▸ **Task statement**: In the entries below, find each line with the string "constraint" and copy it.

▸ **Dataset entries**:
━━━━
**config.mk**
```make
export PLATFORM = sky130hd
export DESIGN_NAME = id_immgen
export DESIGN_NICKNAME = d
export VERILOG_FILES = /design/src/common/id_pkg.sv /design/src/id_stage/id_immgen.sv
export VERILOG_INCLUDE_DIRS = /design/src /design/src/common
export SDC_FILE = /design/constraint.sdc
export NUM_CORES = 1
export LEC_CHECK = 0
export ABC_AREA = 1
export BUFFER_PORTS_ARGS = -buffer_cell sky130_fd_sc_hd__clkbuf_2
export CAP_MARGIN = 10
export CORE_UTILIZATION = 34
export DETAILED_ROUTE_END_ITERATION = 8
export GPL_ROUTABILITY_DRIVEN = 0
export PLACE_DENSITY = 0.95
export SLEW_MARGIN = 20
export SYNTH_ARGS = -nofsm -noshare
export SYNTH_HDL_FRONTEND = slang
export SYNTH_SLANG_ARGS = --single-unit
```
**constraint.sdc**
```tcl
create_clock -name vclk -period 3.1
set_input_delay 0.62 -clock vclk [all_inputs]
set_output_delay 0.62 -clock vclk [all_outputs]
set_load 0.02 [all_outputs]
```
━━━━
▸ **Solved problem**:
export SDC_FILE = /design/constraint.sdc
**constraint.sdc**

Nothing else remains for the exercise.